Marta Scuccuglia, Community Engagement Manager, Exchange for Change 

My mother, Maria Concetta, is my personal and professional role model. She is the youngest and most rebellious of seven kids. She worked for over 45 years in the insurance sector, which remains a male-dominated industry in Italy. My mother loved her job – she was competent and brave. She had a high sense of responsibility and stood up for herself regardless of political and gender-based biases.  

In Italy, gender-based inequality is, in a sly way, embedded in society and culture. Women who fight the status quo, like my mother, are an exception. As a single woman arriving in Australia, I was moved by so many examples of women who worked to overcome gender-based inequality. From scientists to policymakers, from entrepreneurs to artists, women in Australia continue to inspire me through their work. I am glad to see that there is a steady change of leadership in the waste and recycling sector, which the industry can benefit from. 

Komal Singh, General Manager Operations, Return-it 

The woman who inspires me the most is my mum. She was taken out of education at a young age to do housework and married at just 17. When we moved to the UK from India, she was 40 and she learnt English within two years by attending evening classes. My mum is the smartest and kindest person I know, and she never had the chance to achieve her potential. She always taught me to be independent, have a career and never be afraid to go for what I believe in.  

In my lifetime I have observed growing awareness around gender inequality, particularly in relation to women in leadership roles and the pay gap. I participated in a Women in Leadership training program—the most incredible thing was sitting in a room with all the other women, hearing everyone’s perspective and cheering each other on to do more. 
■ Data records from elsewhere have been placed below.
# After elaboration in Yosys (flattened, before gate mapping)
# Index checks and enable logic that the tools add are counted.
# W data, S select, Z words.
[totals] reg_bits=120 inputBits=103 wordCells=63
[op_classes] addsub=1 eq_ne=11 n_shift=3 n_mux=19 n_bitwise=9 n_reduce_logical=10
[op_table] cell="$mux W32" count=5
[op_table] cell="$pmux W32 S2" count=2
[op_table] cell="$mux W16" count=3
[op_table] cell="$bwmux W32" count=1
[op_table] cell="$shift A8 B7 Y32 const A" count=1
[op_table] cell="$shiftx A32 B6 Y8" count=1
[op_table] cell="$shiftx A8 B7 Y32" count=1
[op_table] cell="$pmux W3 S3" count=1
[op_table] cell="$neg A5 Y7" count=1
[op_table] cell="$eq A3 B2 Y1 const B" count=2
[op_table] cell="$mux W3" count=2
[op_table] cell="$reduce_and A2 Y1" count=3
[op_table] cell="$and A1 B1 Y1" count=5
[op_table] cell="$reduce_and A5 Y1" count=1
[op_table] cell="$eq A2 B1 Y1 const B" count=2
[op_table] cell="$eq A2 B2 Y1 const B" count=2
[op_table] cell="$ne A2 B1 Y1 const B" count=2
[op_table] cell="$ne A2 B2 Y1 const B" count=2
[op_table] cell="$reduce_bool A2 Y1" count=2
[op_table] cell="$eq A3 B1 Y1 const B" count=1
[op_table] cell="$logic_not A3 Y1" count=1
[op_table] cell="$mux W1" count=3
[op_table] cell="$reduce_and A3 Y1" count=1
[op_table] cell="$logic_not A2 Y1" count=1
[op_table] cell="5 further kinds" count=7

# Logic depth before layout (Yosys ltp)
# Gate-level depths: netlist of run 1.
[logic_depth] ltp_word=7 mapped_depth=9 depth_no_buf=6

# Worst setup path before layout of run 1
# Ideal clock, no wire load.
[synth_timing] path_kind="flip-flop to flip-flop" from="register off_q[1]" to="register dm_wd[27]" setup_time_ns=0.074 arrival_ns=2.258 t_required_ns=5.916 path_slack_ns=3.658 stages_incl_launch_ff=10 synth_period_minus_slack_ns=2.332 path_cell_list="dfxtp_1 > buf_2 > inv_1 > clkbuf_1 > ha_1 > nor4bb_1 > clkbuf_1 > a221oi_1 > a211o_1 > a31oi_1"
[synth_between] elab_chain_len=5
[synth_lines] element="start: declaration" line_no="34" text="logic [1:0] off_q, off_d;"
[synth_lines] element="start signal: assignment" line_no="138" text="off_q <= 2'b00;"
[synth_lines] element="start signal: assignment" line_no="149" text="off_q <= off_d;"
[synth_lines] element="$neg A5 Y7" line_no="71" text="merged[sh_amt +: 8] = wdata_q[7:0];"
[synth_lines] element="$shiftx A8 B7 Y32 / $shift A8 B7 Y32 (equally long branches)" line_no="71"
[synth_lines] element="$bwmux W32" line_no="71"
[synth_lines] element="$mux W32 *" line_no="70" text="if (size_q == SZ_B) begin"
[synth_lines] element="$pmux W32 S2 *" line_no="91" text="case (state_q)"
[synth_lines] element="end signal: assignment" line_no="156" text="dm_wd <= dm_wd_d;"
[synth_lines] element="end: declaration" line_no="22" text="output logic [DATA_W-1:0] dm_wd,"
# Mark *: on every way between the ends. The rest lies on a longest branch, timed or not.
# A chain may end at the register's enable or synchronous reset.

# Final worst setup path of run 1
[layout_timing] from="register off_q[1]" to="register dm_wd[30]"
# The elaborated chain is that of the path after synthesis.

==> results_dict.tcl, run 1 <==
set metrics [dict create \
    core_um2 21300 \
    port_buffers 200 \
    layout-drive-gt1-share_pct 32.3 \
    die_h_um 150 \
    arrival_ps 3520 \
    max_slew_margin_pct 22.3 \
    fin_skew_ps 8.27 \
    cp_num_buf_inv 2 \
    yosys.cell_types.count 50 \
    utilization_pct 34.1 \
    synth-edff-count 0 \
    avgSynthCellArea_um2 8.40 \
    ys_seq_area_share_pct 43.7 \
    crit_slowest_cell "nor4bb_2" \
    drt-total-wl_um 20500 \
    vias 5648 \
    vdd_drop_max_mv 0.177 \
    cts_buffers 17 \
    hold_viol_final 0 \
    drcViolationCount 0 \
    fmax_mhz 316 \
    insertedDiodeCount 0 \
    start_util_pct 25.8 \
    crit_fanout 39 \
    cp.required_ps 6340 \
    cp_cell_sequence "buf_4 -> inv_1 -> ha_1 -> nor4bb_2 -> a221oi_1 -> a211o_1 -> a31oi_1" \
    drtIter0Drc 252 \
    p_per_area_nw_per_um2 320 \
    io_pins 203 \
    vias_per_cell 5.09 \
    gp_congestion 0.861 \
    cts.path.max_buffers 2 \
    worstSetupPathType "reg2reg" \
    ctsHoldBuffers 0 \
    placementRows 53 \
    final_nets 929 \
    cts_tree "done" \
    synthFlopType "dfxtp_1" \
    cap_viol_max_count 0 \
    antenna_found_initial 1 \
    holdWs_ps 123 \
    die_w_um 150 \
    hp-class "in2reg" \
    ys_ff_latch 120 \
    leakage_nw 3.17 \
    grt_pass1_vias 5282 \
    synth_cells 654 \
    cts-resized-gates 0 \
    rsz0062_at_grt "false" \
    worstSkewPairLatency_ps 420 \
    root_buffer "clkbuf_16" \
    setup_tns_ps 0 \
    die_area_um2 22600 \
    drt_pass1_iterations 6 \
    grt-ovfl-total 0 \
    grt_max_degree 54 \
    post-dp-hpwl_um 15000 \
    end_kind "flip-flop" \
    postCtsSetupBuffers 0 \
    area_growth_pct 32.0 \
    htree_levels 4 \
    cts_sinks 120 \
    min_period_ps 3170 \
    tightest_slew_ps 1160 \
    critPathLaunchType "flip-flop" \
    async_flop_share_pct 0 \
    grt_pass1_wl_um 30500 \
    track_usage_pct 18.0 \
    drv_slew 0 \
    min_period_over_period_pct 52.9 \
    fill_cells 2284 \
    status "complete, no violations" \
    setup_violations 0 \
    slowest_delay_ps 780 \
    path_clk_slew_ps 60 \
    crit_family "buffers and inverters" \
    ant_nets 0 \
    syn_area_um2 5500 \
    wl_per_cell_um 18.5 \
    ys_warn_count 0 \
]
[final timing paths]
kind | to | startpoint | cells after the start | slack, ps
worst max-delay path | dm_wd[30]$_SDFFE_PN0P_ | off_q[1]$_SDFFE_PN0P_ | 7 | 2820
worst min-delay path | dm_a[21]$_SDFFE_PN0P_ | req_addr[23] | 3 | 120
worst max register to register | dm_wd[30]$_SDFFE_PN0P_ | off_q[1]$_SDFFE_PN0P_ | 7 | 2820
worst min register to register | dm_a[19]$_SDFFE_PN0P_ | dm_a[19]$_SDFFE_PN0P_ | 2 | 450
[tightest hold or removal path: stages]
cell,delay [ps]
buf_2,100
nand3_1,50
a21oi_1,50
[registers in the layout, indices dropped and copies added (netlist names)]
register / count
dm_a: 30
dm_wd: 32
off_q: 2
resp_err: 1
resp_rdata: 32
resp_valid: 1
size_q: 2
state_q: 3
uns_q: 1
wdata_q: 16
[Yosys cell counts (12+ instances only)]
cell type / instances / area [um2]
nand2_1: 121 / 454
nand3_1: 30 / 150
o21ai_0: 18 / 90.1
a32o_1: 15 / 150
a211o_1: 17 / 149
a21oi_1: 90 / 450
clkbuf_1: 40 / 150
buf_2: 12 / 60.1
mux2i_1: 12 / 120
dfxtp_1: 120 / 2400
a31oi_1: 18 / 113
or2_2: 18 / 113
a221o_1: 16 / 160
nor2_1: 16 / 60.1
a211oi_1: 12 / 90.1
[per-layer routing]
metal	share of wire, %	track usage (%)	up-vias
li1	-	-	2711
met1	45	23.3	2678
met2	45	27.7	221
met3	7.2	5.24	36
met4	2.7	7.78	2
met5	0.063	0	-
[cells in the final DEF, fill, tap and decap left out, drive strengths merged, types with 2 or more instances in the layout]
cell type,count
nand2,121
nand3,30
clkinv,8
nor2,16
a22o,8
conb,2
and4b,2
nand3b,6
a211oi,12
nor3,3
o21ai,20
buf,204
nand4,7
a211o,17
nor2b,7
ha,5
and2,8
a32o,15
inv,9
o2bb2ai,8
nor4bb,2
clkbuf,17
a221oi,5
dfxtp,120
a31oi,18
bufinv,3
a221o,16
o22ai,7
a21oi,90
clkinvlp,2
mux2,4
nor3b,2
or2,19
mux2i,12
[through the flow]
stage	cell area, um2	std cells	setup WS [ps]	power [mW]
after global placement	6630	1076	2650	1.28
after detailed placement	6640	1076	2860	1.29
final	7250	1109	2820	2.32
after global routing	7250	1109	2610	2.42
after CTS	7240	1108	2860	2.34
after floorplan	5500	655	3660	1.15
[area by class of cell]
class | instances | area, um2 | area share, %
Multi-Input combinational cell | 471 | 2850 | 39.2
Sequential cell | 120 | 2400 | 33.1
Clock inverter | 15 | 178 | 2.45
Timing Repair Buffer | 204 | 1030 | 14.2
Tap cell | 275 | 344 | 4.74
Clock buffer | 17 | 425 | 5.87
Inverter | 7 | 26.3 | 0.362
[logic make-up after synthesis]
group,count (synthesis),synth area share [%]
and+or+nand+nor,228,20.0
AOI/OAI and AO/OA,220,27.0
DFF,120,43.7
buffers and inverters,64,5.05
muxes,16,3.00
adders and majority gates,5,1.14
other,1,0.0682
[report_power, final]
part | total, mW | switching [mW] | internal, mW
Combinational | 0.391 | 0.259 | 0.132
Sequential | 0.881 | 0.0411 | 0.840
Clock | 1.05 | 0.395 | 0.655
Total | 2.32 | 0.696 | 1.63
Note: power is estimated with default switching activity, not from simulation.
I would advise my younger self to never settle—you can find a job that you love and that creates a broader impact at the same time. I am passionate about sustainability, and I am grateful that my work allows me to make a positive contribution not just to the environment, but local communities and partners. 

Nikita Nagpal, Acting Commercial Manager, Exchange for Change 

Traditional gender roles are no longer valid, and men are now dealing with new expectations. Fortunately, many men find it completely normal to take parental leave, do household chores and be the primary caregiver. I have been fortunate to work for a company like Exchange for Change which has a team of strong women in leadership. The CEO of Exchange for Change, Danielle Smalley, has inspired me. She has very strong ideals and is so approachable.  

Sustainability is a broad, relatively new field—and it is expanding. I encourage every young individual to be curious and ask questions about what role they can play. I also encourage them to seek experienced insights early and often—you don’t have to learn all the lessons alone. I have been fortunate to be part of an organisation where I have found many fantastic mentors. 

The ACT CDS is a partnership between the ACT Government, scheme coordinator Exchange for Change and network operator Return-It.